Cheap Seats
Holy Toledo!
Oilers linebacker Michael Barrow was more than just grateful to be leaving training camp in San Antonio and returning to Houston.
“I felt like I was in Egypt in biblical days,” Barrow said. “Interstate 10 opened up like the Red Sea. When camp ended, we said: ‘Part it, Moses, and let’s get the hell out of here.”’
Is that any way to address Moses?
TOGA! TOGA! TOGA! Police broke up a party involving Colorado football personnel near Boulder one night earlier this month because of excessive noise.
Perhaps surprisingly, firstyear head coach Rick Neuheisel chose not to establish a rigid disciplinary code by meting out punishment. The reason? The party was at his house! When the cops showed up, Neuheisel and his band were playing “Brown-Eyed Girl.”
The 34-year-old Neuheisel was unrepentant. “You know what they say,” he said. “It’s not a party till the cops come.”

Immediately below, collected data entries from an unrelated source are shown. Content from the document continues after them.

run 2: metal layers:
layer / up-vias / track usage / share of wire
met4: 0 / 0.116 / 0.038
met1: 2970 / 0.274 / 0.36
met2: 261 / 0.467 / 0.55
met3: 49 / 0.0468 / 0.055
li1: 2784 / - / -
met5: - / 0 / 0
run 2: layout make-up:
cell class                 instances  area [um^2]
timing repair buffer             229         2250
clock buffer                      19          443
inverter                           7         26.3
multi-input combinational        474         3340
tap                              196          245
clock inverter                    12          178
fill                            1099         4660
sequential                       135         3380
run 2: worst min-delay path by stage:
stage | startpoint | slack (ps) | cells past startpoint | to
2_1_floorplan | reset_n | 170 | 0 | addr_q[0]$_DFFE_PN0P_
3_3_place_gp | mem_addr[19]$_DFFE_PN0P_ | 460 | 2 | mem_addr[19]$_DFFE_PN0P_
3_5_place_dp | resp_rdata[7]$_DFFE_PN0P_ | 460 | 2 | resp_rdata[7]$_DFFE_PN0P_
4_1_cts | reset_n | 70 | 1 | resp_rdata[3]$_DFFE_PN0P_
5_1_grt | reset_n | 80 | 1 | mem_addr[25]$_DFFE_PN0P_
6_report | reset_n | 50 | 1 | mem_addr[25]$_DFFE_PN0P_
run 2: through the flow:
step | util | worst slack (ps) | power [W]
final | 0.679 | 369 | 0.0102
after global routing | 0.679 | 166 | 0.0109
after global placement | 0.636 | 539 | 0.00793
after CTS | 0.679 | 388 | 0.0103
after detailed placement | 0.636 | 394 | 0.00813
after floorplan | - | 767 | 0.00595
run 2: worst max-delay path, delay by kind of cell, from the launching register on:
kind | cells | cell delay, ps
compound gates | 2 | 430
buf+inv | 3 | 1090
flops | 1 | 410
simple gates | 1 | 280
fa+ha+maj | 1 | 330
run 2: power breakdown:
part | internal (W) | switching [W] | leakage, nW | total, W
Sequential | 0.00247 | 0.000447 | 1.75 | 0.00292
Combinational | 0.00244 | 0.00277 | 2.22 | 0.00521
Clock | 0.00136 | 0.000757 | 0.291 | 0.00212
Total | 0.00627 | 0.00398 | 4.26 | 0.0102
==> src/rtl/word_byte_serializer.sv <==
// word_byte_serializer: accepts a WORD_BYTES-wide word plus a byte count and
// emits that many bytes, one per accepted cycle, on a byte-wide valid/ready
// stream. Byte order is fixed at build time by MSB_FIRST.
// Latency: a word accepted at edge N presents its first byte after edge N;
// an n-byte word occupies exactly n cycles when out_ready stays high.
// Backpressure: out_ready low freezes all state and holds out_byte/out_last.
// in_ready is combinational from out_ready, so a new word can load in the
// last-byte cycle with no bubble (out_ready -> in_ready is a comb path).
//
// Ports:
//   clk, reset            clock, async active-high reset
//   flush                 synchronous abort of the word in progress
//   in_word/in_nbytes     word and byte count (0 or >WORD_BYTES => WORD_BYTES)
//   in_valid/in_ready     input word handshake
//   out_byte/out_last     current byte and end-of-word marker
//   out_valid/out_ready   output byte handshake
//   busy                  a word is held (SEND state)
module word_byte_serializer #(
  parameter int WORD_BYTES = 8,
  parameter bit MSB_FIRST  = 1'b0,
  parameter int LW         = $clog2(WORD_BYTES) + 1
) (
  input  logic                    clk,
  input  logic                    reset,
  input  logic                    flush,
  input  logic [WORD_BYTES*8-1:0] in_word,
  input  logic [LW-1:0]           in_nbytes,
  input  logic                    in_valid,
  output logic                    in_ready,
  output logic [7:0]              out_byte,
  output logic                    out_valid,
  input  logic                    out_ready,
  output logic                    out_last,
  output logic                    busy
);

  localparam int SW = $clog2(WORD_BYTES);
  localparam logic [LW-1:0] WB  = LW'(WORD_BYTES);
  localparam logic [LW-1:0] ONE = LW'(1);

  // Two-bit state register; any encoding other than ST_SEND behaves as idle.
  localparam logic [1:0] ST_IDLE = 2'd0;
  localparam logic [1:0] ST_SEND = 2'd1;

  logic [1:0]                  state;
  logic [WORD_BYTES-1:0][7:0]  held;
  logic [LW-1:0]               n;
  logic [LW-1:0]               idx;
  logic [LW-1:0]               n_in;
  logic [SW-1:0]               sel;
  logic                        send;
  logic                        word_xfer;

  assign send = (state == ST_SEND);

  // Out-of-range counts mean "whole word".
  assign n_in = ((in_nbytes == '0) || (in_nbytes > WB)) ? WB : in_nbytes;

  // MSB-first walks down from the highest selected byte, so a short word
  // sends its low n bytes only and never exposes the upper ones.
  assign sel = SW'(MSB_FIRST ? (n - ONE - idx) : idx);

  assign out_valid = send;
  assign busy      = send;
  assign out_last  = send && (idx == (n - ONE));
  assign out_byte  = send ? held[sel] : 8'h00;

  assign in_ready  = !reset && !flush &&
                     (!send || (out_ready && out_last));
  assign word_xfer = in_valid && in_ready;

  always_ff @(posedge clk or posedge reset) begin
    if (reset) begin
      state <= ST_IDLE;
      held  <= '0;
      n     <= '0;
      idx   <= '0;
    end else if (flush) begin
      // A byte handshake in this cycle is consumed downstream but not
      // tracked here; the word is simply abandoned.
      state <= ST_IDLE;
      idx   <= '0;
    end else if (word_xfer) begin
      // Covers both the idle load and the back-to-back load on the last byte.
      held  <= in_word;
      n     <= n_in;
      idx   <= '0;
      state <= ST_SEND;
    end else if (send) begin
      if (out_ready) begin
        if (out_last) state <= ST_IDLE;  // held word is kept, not cleared
        else          idx   <= idx + ONE;
      end
    end else begin
      state <= ST_IDLE;  // normalise any stray encoding
    end
  end

endmodule
$ cat src/rtl/frame_buffer_arbiter_if.sv
// frame_buffer_arbiter_if: request/grant/read-return bundle between the three frame-buffer clients and the arbiter
interface frame_buffer_arbiter_if #(
    parameter int DATA_W = 16,
    parameter int ADDR_W = 15
);
    logic              cam_req;
    logic [ADDR_W-1:0] cam_addr;
    logic [DATA_W-1:0] cam_wdata;
    logic              cam_gnt;
    logic              cam_err;
    logic              sob_req;
    logic [ADDR_W-1:0] sob_addr;
    logic              sob_gnt;
    logic              sob_rvalid;
    logic              vga_req;
    logic [ADDR_W-1:0] vga_addr;
    logic              vga_gnt;
    logic              vga_rvalid;
    logic [DATA_W-1:0] rdata;

    modport master (
        output cam_req, cam_addr, cam_wdata, sob_req, sob_addr, vga_req, vga_addr,
        input  cam_gnt, cam_err, sob_gnt, sob_rvalid, vga_gnt, vga_rvalid, rdata
    );

    modport slave (
        input  cam_req, cam_addr, cam_wdata, sob_req, sob_addr, vga_req, vga_addr,
        output cam_gnt, cam_err, sob_gnt, sob_rvalid, vga_gnt, vga_rvalid, rdata
    );
endinterface

$ cat src/rtl/frame_buffer_arbiter.sv
// frame_buffer_arbiter: shares one single-port 150x150 frame-buffer RAM between cam writer, Sobel reader and VGA reader
// Optional feature macro SOB_STARVE_GUARD_EN: sob wait counter that overrides vga priority after MAX_WAIT cycles.
module frame_buffer_arbiter #(
    parameter int DATA_W = 16,
    parameter int ADDR_W = 15,
    parameter int DEPTH  = 22500
`ifdef SOB_STARVE_GUARD_EN
    ,
    parameter int MAX_WAIT = 15
`endif
) (
    input  logic                  clk_50,
    input  logic                  rst_n,
    frame_buffer_arbiter_if.slave bus,
    output logic [ADDR_W-1:0]     mem_addr,
    output logic                  mem_we,
    output logic [DATA_W-1:0]     mem_wdata,
    input  logic [DATA_W-1:0]     mem_rdata
);
    localparam logic [ADDR_W-1:0] LIM = ADDR_W'(DEPTH);

    logic rr_sob;
    logic force_sob;
    logic cam_oor, sob_oor, vga_oor;
    logic sob_rd, vga_rd, rd_zero, rd_zero_q;

    assign cam_oor = bus.cam_addr >= LIM;
    assign sob_oor = bus.sob_addr >= LIM;
    assign vga_oor = bus.vga_addr >= LIM;

`ifdef SOB_STARVE_GUARD_EN
    logic [3:0] wait_cnt;
    assign force_sob = bus.sob_req && wait_cnt == 4'(MAX_WAIT);
    // count cycles sob is left waiting; a grant or a dropped request restarts the count
    always_ff @(posedge clk_50) begin
        if (!rst_n || !bus.sob_req || bus.sob_gnt) wait_cnt <= '0;
        else wait_cnt <= wait_cnt + 4'd1;
    end
`else
    assign force_sob = 1'b0;
`endif

    // vga first unless sob is starving, then round-robin between cam and sob; nothing granted in reset
    always_comb begin
        bus.vga_gnt = rst_n && bus.vga_req && !force_sob;
        bus.sob_gnt = rst_n && bus.sob_req && (force_sob || (!bus.vga_req && (!bus.cam_req || rr_sob)));
        bus.cam_gnt = rst_n && bus.cam_req && !force_sob && !bus.vga_req && (!bus.sob_req || !rr_sob);
    end

    // round-robin pointer moves to the other client only on cam/sob grants
    always_ff @(posedge clk_50) begin
        if (!rst_n) rr_sob <= 1'b0;
        else if (bus.cam_gnt || bus.sob_gnt) rr_sob <= bus.cam_gnt;
    end

    // stage 1: drive the winner onto the RAM port and tag the read for its return
    always_ff @(posedge clk_50) begin
        if (!rst_n) begin
            mem_addr    <= '0;
            mem_we      <= 1'b0;
            mem_wdata   <= '0;
            bus.cam_err <= 1'b0;
            sob_rd      <= 1'b0;
            vga_rd      <= 1'b0;
            rd_zero     <= 1'b0;
        end else begin
            if (bus.vga_gnt) mem_addr <= bus.vga_addr;
            else if (bus.sob_gnt) mem_addr <= bus.sob_addr;
            else if (bus.cam_gnt) mem_addr <= bus.cam_addr;
            if (bus.cam_gnt) mem_wdata <= bus.cam_wdata;
            mem_we      <= bus.cam_gnt && !cam_oor;
            bus.cam_err <= bus.cam_gnt && cam_oor;
            sob_rd      <= bus.sob_gnt;
            vga_rd      <= bus.vga_gnt;
            rd_zero     <= (bus.sob_gnt && sob_oor) || (bus.vga_gnt && vga_oor);
        end
    end

    // stage 2: RAM data is out now, so flag it valid for whichever reader issued it
    always_ff @(posedge clk_50) begin
        if (!rst_n) begin
            bus.sob_rvalid <= 1'b0;
            bus.vga_rvalid <= 1'b0;
            rd_zero_q      <= 1'b0;
        end else begin
            bus.sob_rvalid <= sob_rd;
            bus.vga_rvalid <= vga_rd;
            rd_zero_q      <= rd_zero;
        end
    end

    // out-of-range reads return zero instead of whatever the RAM decoded
    always_comb begin
        bus.rdata = ((bus.sob_rvalid || bus.vga_rvalid) && !rd_zero_q) ? mem_rdata : '0;
    end
endmodule

$ cat src/flat_wrapper.sv
// flat-port wrapper written by rule: the top's interface ports become plain ports
module frame_buffer_arbiter_flat 
#(
    parameter int DATA_W = 16,
    parameter int ADDR_W = 15,
    parameter int DEPTH  = 22500

)
  (clk_50, rst_n, mem_addr, mem_we, mem_wdata, mem_rdata, bus_cam_req, bus_cam_addr, bus_cam_wdata, bus_sob_req, bus_sob_addr, bus_vga_req, bus_vga_addr, bus_cam_gnt, bus_cam_err, bus_sob_gnt, bus_sob_rvalid, bus_vga_gnt, bus_vga_rvalid, bus_rdata);
  frame_buffer_arbiter_if #(.DATA_W(DATA_W), .ADDR_W(ADDR_W)) bus_i ();
  input  logic clk_50;
  input  logic rst_n;
  output logic [ADDR_W-1:0] mem_addr;
  output logic mem_we;
  output logic [DATA_W-1:0] mem_wdata;
  input  logic [DATA_W-1:0] mem_rdata;
  input wire logic [$bits(bus_i.cam_req)-1:0] bus_cam_req;
  input wire logic [$bits(bus_i.cam_addr)-1:0] bus_cam_addr;
  input wire logic [$bits(bus_i.cam_wdata)-1:0] bus_cam_wdata;
  input wire logic [$bits(bus_i.sob_req)-1:0] bus_sob_req;
  input wire logic [$bits(bus_i.sob_addr)-1:0] bus_sob_addr;
  input wire logic [$bits(bus_i.vga_req)-1:0] bus_vga_req;
  input wire logic [$bits(bus_i.vga_addr)-1:0] bus_vga_addr;
  output wire logic [$bits(bus_i.cam_gnt)-1:0] bus_cam_gnt;
  output wire logic [$bits(bus_i.cam_err)-1:0] bus_cam_err;
  output wire logic [$bits(bus_i.sob_gnt)-1:0] bus_sob_gnt;
  output wire logic [$bits(bus_i.sob_rvalid)-1:0] bus_sob_rvalid;
  output wire logic [$bits(bus_i.vga_gnt)-1:0] bus_vga_gnt;
  output wire logic [$bits(bus_i.vga_rvalid)-1:0] bus_vga_rvalid;
  output wire logic [$bits(bus_i.rdata)-1:0] bus_rdata;
  assign bus_i.cam_req = bus_cam_req;
  assign bus_i.cam_addr = bus_cam_addr;
  assign bus_i.cam_wdata = bus_cam_wdata;
  assign bus_i.sob_req = bus_sob_req;
  assign bus_i.sob_addr = bus_sob_addr;
  assign bus_i.vga_req = bus_vga_req;
  assign bus_i.vga_addr = bus_vga_addr;
  assign bus_cam_gnt = bus_i.cam_gnt;
  assign bus_cam_err = bus_i.cam_err;
  assign bus_sob_gnt = bus_i.sob_gnt;
  assign bus_sob_rvalid = bus_i.sob_rvalid;
  assign bus_vga_gnt = bus_i.vga_gnt;
  assign bus_vga_rvalid = bus_i.vga_rvalid;
  assign bus_rdata = bus_i.rdata;
  frame_buffer_arbiter #(.DATA_W(DATA_W), .ADDR_W(ADDR_W), .DEPTH(DEPTH)) u_core (.clk_50(clk_50), .rst_n(rst_n), .bus(bus_i), .mem_addr(mem_addr), .mem_we(mem_we), .mem_wdata(mem_wdata), .mem_rdata(mem_rdata));
endmodule
$ cat config.mk
export PLATFORM = sky130hd
export DESIGN_NAME = frame_buffer_arbiter_flat
export DESIGN_NICKNAME = d
export VERILOG_FILES = /design/src/rtl/frame_buffer_arbiter_if.sv /design/src/rtl/frame_buffer_arbiter.sv /design/src/flat_wrapper.sv
export SDC_FILE = /design/constraint.sdc
export NUM_CORES = 1
export LEC_CHECK = 0
export CORE_MARGIN = 1.5
export CORE_UTILIZATION = 34
export DETAILED_ROUTE_END_ITERATION = 8
export GPL_ROUTABILITY_DRIVEN = 0
export MAX_ROUTING_LAYER = met4
export PLACE_DENSITY = 0.82
export REMOVE_ABC_BUFFERS = 1
export SLEW_MARGIN = 30
export SYNTH_ARGS = -nofsm -noshare
export SYNTH_HDL_FRONTEND = slang
export SYNTH_SLANG_ARGS = --single-unit
$ cat constraint.sdc
create_clock -name clk_50 -period 1.7 [get_ports clk_50]
set_input_delay 0.255 -clock clk_50 [delete_from_list [all_inputs] [get_ports clk_50]]
set_output_delay 0.255 -clock clk_50 [all_outputs]
set_load 0.03 [all_outputs]
==> results.py, run 1 <==
metrics = {
    "power": {
        "peakVddDrop_v": 0.000589,
        "p_leak_nw": 1.32,
        "p_per_area_nw_per_um2": 736,
        "power_mw": 2.53,
    },
    "cells_and_area": {
        "num_antenna_cells": 0,
        "final_cell_mix": "116 x clkdlybuf4s50_1, 40 x dfxtp_1, 38 x nand2_1",
        "final_nets": 439,
        "mostFrequentLayoutCell": "clkdlybuf4s50_1",
        "area_growth_pct": 91.9,
        "layout-drive-gt1-share_pct": 15.1,
    },
    "worst_setup_path": {
        "cp_max_fo": 20,
        "cp_cell_sequence": "clkdlybuf4s50_1 > buf_6 > and2_1 > buf_4",
        "cpMaxStageDelayCell": "clkdlybuf4s50_1",
        "critical-path-max-stage-delay_ns": 0.56,
        "cp.required_ns": 1.44,
        "crit_path_start_kind": "input port",
        "arrival_ns": 1.38,
        "crit_path_end_kind": "output port",
        "worstSetupPathType": "in -> out",
        "r2r_slack_ns": 0.27,
    },
    "global_route": {
        "grt_start_max_net_pins": 24,
        "track_usage_pct": 21.5,
        "grt_overflow": 0,
        "grt_pass1_vias": 1878,
        "antenna_found_initial": 0,
        "grt_pass1_wl_mm": 8.82,
    },
    "die": {
        "die_w_um": 75.5,
        "initial_utilization_pct": 35.3,
        "fp-row-count": 26,
        "core_sq_um": 5070,
        "boundaryPins": 136,
        "die_area_sq_um": 5710,
        "die_h_um": 75.5,
    },
    "outcome": {
        "status": "finished clean",
    },
    "run": {
        "max_cap_viol_count": 0,
    },
    "detailed_routing": {
        "via_count": 2102,
        "drcViolationCount": 0,
        "wl_per_cell_um": 14.5,
        "drtIter0Drc": 141,
        "drt_wl_total_mm": 6.19,
        "viasPerCell": 4.91,
        "drtAntennaViolNets": 0,
        "drt-pass1-iter-count": 4,
    },
    "clock_network": {
        "cts_root_buffer": "clkbuf_8",
        "cts_tree": "built",
        "clock-sinks": 40,
        "clk_path_buf_depth": 2,
        "holdBufCountCts": 0,
        "clk_latency_ns": 0.29,
        "numCtsBuffers": 5,
        "path_clk_slew_ns": 0.08,
        "htree_num_levels": 2,
    },
    "timing": {
        "relSlewSlack_pct": 64.0,
        "fin_crit_sh_pct": 96.5,
        "finalSetupViolCount": 0,
        "hold_violations": 0,
        "finalClockSkew_ns": 0.00375,
        "timing.fmax_ghz": 0.610,
        "period_needed_ns": 1.64,
        "worstMarginPinSlew_ns": 0.540,
        "maxSlewViolCount": 0,
        "fin_ws_ns": 0.0601,
        "rsz0062_at_grt": "false",
    },
    "synthesis": {
        "syn_area_per_cell_sq_um": 8.64,
        "synth_cells": 207,
        "synth_warnings": 0,
        "synth_area_sq_um": 1790,
        "seq_area_frac_synth_pct": 44.8,
        "ys_ff_latch": 40,
        "synth_cell_types": 33,
    },
    "place": {
        "port_buffers": 135,
        "dp_hpwl_mm": 4.90,
        "post-place-ws_ns": -0.0919,
    },
    "worst_hold_path": {
        "hold_path.class": "reg -> reg",
    },
}
power breakdown:
| part | internal (mW) | switching (mW) | total [mW] | leakage (nW) |
|---|---|---|---|---|
| sequential | 0.996 | 0.0300 | 1.03 | 0.330 |
| combinational | 0.376 | 0.323 | 0.699 | 0.936 |
| clock | 0.442 | 0.358 | 0.800 | 0.0548 |
| total | 1.81 | 0.711 | 2.53 | 1.32 |
critical path, delay by kind of cell:
family                 cells  cell delay (ns)
buffers and inverters      3             0.95
and+or+nand+nor            1             0.18
registers in the layout, indices dropped and copies added (netlist names):
name,cells
u_core.mem_we,1
u_core.bus.cam_err,1
u_core.rr_sob,1
u_core.rd_zero,1
u_core.mem_addr,15
u_core.sob_rd,1
u_core.rd_zero_q,1
u_core.bus.vga_rvalid,1
u_core.mem_wdata,16
u_core.bus.sob_rvalid,1
u_core.vga_rd,1
logic make-up (layout without fill, tap and decap cells):
family	after synthesis	after routing	synth area share (%)
and+or+nand+nor	86	86	24.5
buffers and inverters	15	166	4.61
AOI/OAI and AO/OA	53	53	18.8
muxes	13	13	7.27
DFF	40	40	44.8
synthesized netlist by cell type (all sizes together):
cell type | instances | area share [%]
nor2b | 3 | 1.5
nand4b | 1 | 0.49
nand3b | 1 | 0.42
nand4 | 3 | 1.0
and3 | 3 | 1.0
nor2 | 3 | 0.63
and2 | 21 | 7.3
inv | 1 | 0.21
mux2i | 13 | 7.3
nand2 | 38 | 8.0
nand2b | 1 | 0.35
o21ai | 19 | 5.3
or3b | 1 | 0.49
a41oi | 1 | 0.91
o31ai | 2 | 0.84
buf | 7 | 2.9
o21a | 1 | 0.42
nor3 | 7 | 2.0
or2 | 1 | 0.35
clkbuf | 7 | 1.5
nor3b | 1 | 0.42
a211oi | 1 | 0.42
o22ai | 14 | 4.9
a21oi | 2 | 0.56
nand3 | 2 | 0.56
dfxtp | 40 | 45
a22oi | 13 | 5.5
final timing paths:
| path | start | end | cells after the start |
|---|---|---|---|
| max | bus_vga_req | bus_vga_gnt | 4 |
| min | u_core.sob_rd$_SDFF_PN0_ | u_core.bus.sob_rvalid$_SDFF_PN0_ | 1 |
| max reg2reg | u_core.rr_sob$_SDFFE_PN0P_ | u_core.mem_addr[4]$_SDFFE_PN0P_ | 6 |
| min reg2reg | u_core.sob_rd$_SDFF_PN0_ | u_core.bus.sob_rvalid$_SDFF_PN0_ | 1 |
stage by stage:
| step | instance area [sq um] | utilization, % | TNS [ns] | hold WS (ns) | std cells |
|---|---|---|---|---|---|
| floorplan | 1710 | - | 0 | 0.363 | 193 |
| global placement | 3270 | 64.4 | -0.332 | 0.417 | 415 |
| detailed placement | 3270 | 64.4 | -0.844 | 0.420 | 415 |
| CTS | 3390 | 66.8 | 0 | 0.430 | 423 |
| global route | 3430 | 67.7 | 0 | 0.468 | 428 |
| finish | 3430 | 67.7 | 0 | 0.434 | 428 |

Neuheisel also called off a two-a-day practice session for his freshmen and took them tubing on a river near campus.
Can the football program be far behind?
You’ve got your Rekars, your Koufaxes …
In a tribute to his formidable skills at the plate, Colorado pitcher Bryan Rekar may soon consider changing his name to “Rekkkkkkkkkkkkar” - spelled with 12 straight Ks. Rekar provided one of the season’s great batting feats this month when he actually grounded out. Before that, the rookie had struck out in a dozen consecutive at-bats, two short of the major-league record shared by Bill Hands, Juan Eichelberger and Jose DeJesus.
Sandy Koufax actually holds the record for strikeouts in consecutive plate appearances with 12; Rekar and the others all managed at least one walk or sacrifice bunt in their streak.
“At least my name is getting mentioned a little bit with Sandy Koufax,” shrugged Rekar.
It was worth a shot
Rick Gosselin covers the NFL for the Dallas Morning News. Before each season, he breaks down several categories for each team - strength, weakness, etc.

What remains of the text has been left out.